His-Tagged Protein Purification Technology: Principles, Optimization Strategies, and ANT BIO PTE. LTD.’s Tools
1. Concept
The His-tag is a short peptide sequence consisting of 6–10 consecutive histidine residues, which can be genetically fused to the N- or C-terminus of target proteins. This tag enables efficient purification via immobilized metal ion affinity chromatography (IMAC), leveraging the specific coordination between histidine imidazole groups and divalent metal ions (e.g., Ni²⁺, Co²⁺). Key advantages of His-tagged protein purification include operational simplicity (single-step purification under denaturing/non-denaturing conditions), high versatility (compatible with prokaryotic/eukaryotic expression systems), and excellent compatibility with downstream applications (e.g., enzymatic cleavage, crystallization)—all while preserving the target protein’s biological activity and structural integrity. His-tag antibodies, such as those developed by ANT BIO PTE. LTD., further enhance this technology by enabling reliable detection and validation of tagged proteins across research workflows.
2. Research Frontiers
Cutting-edge research in His-tagged protein purification focuses on optimizing efficiency, specificity, and integration with advanced workflows. Key frontiers include intelligent purification systems—integrating online monitoring and automated control to precisely regulate pH, imidazole concentration, and flow rate—reducing human error and improving reproducibility. High-throughput purification platforms, such as microcolumn arrays and parallel processing systems, are being developed to meet the demands of omics research and large-scale recombinant protein production.

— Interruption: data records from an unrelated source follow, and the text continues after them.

`config.mk`:
```
export PLATFORM = sky130hd
export DESIGN_NAME = rational_arith_unit
export DESIGN_NICKNAME = d
export VERILOG_FILES = /design/src/rau_pkg.sv /design/src/rau_divider.sv /design/src/rau_datapath.sv /design/src/rau_ctrl.sv /design/src/rational_arith_unit.sv
export SDC_FILE = /design/constraint.sdc
export NUM_CORES = 2
export LEC_CHECK = 0
export BUFFER_PORTS_ARGS = -buffer_cell sky130_fd_sc_hd__buf_2
export CORE_MARGIN = 2
export CORE_UTILIZATION = 25
export DETAILED_ROUTE_END_ITERATION = 6
export GPL_TIMING_DRIVEN = 0
export PLACE_DENSITY = 0.48
export SLEW_MARGIN = 10
export SYNTH_ARGS = -nofsm -noshare
export SYNTH_HDL_FRONTEND = slang
export SYNTH_HIERARCHICAL = 1
export SYNTH_SLANG_ARGS = --single-unit
```
`constraint.sdc`:
```
create_clock -name clk -period 8.6 [get_ports clk]
set_input_delay 1.72 -clock clk [delete_from_list [all_inputs] [get_ports clk]]
set_output_delay 1.72 -clock clk [all_outputs]
set_load 0.02 [all_outputs]
```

Greenification is another critical trend: reusable resins and environmentally friendly elution solutions minimize waste, aligning with sustainable research practices. Additionally, integration with downstream analytical technologies (e.g., mass spectrometry, cryo-EM sample preparation) is streamlining protein research pipelines, enabling seamless transition from purification to structural/functional analysis. Advances in resin design—such as high-resolution, alkali-resistant matrices—are also enhancing purification performance for complex or low-abundance proteins.
3. Research Significance
His-tagged protein purification technology is a cornerstone of biomedical research, with profound implications for structural biology, drug development, and vaccine design. By enabling rapid, high-purity protein isolation, it accelerates the characterization of novel proteins, the development of recombinant antibodies, and the production of vaccine antigens (e.g., SARS-CoV-2 spike protein RBD domain). Its versatility supports research across diverse fields, from basic protein function studies to translational applications such as antibody engineering and precision medicine.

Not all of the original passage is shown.